Norman Mailer on Film

“Film is a phenomenon whose resemblance to death has been ignored for too long.”

Sunday, July 22, 4:30 pm

Author Norman Mailer joins us for an onstage conversation––to say the least, an event we have long looked forward to. We will be screening two of his films: Tough Guys Don’t Dance and Maidstone. Different in all ways but both made with the same exploratory daring, these are gutsy examples of uncorked Americana: thrillingly convulsive experiences completely lacking any sense of propriety.
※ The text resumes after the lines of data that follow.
===== src/rtl/mips_pkg.sv =====
// Shared MIPS datapath constants: instruction width, NOP encoding,
// R/I-type field bit positions and the fetch-queue entry layout.
package mips_pkg;

  localparam int INSTR_W = 32;
  localparam int PC_W    = 32;
  localparam logic [INSTR_W-1:0] NOP_INSTR = 32'h0;

  localparam int OPC_HI   = 31;
  localparam int OPC_LO   = 26;
  localparam int RS_HI    = 25;
  localparam int RS_LO    = 21;
  localparam int RT_HI    = 20;
  localparam int RT_LO    = 16;
  localparam int RD_HI    = 15;
  localparam int RD_LO    = 11;
  localparam int SHAMT_HI = 10;
  localparam int SHAMT_LO = 6;
  localparam int FUNCT_HI = 5;
  localparam int FUNCT_LO = 0;
  localparam int IMM_HI   = 15;
  localparam int IMM_LO   = 0;

  typedef struct packed {
    logic [PC_W-1:0]    pc;
    logic [INSTR_W-1:0] instr;
  } fetch_entry_t;

endpackage


===== src/rtl/ir_fifo.sv =====
// Generic synchronous FIFO with push/pop/flush and occupancy count.
// DEPTH must be a power of two so the pointers wrap by overflow.
module ir_fifo #(
  parameter int W     = 64,
  parameter int DEPTH = 4
) (
  input  logic                     clk,
  input  logic                     reset,
  input  logic                     flush,
  input  logic                     push,
  input  logic                     pop,
  input  logic [W-1:0]             wdata,
  output logic [W-1:0]             rdata,
  output logic [$clog2(DEPTH):0]   count
);

  localparam int PTR_W = $clog2(DEPTH);

  logic [PTR_W-1:0] wr_ptr_q, wr_ptr_d;
  logic [PTR_W-1:0] rd_ptr_q, rd_ptr_d;
  logic [PTR_W:0]   count_q, count_d;
  logic [W-1:0]     mem_q [DEPTH];

  always_comb begin
    wr_ptr_d = wr_ptr_q;
    rd_ptr_d = rd_ptr_q;
    count_d  = count_q;
    if (flush) begin
      wr_ptr_d = '0;
      rd_ptr_d = '0;
      count_d  = '0;
    end else begin
      if (push) wr_ptr_d = wr_ptr_q + 1'b1;
      if (pop)  rd_ptr_d = rd_ptr_q + 1'b1;
      case ({push, pop})
        2'b10:   count_d = count_q + 1'b1;
        2'b01:   count_d = count_q - 1'b1;
        default: count_d = count_q;
      endcase
    end
  end

  // NOTE: sequential state uses non-blocking assignments so every flop samples pre-edge values.
  always_ff @(posedge clk) begin
    if (reset) begin
      wr_ptr_q <= '0;
      rd_ptr_q <= '0;
      count_q  <= '0;
    end else begin
      wr_ptr_q <= wr_ptr_d;
      rd_ptr_q <= rd_ptr_d;
      count_q  <= count_d;
    end
  end

  // NOTE: storage is deliberately not reset; count gates every read, so stale words are never seen.
  always_ff @(posedge clk) begin
    if (push && !flush && !reset) mem_q[wr_ptr_q] <= wdata;
  end

  assign rdata = mem_q[rd_ptr_q];
  assign count = count_q;

endmodule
Admission ($25 FSLC & Anthology members and students; $35 general public) to the screening of Tough Guys Don’t Dance and the conversation with Norman Mailer includes a complimentary ticket to Maidstone at 8:00 p.m. Regularly ($7 FSLC & Anthology members and students; $11 public) priced tickets to the 8pm screening of Maidstone are also available.

This event is part of the series The Mistress & the Muse: The Films of Norman Mailer, running July 25- August 2 at Anthology Film Archives, presented with The Maysles Film Institute and the Museum of Television & Radio. As a special offer, Film Society members will receive a member's discount to the Anthology series.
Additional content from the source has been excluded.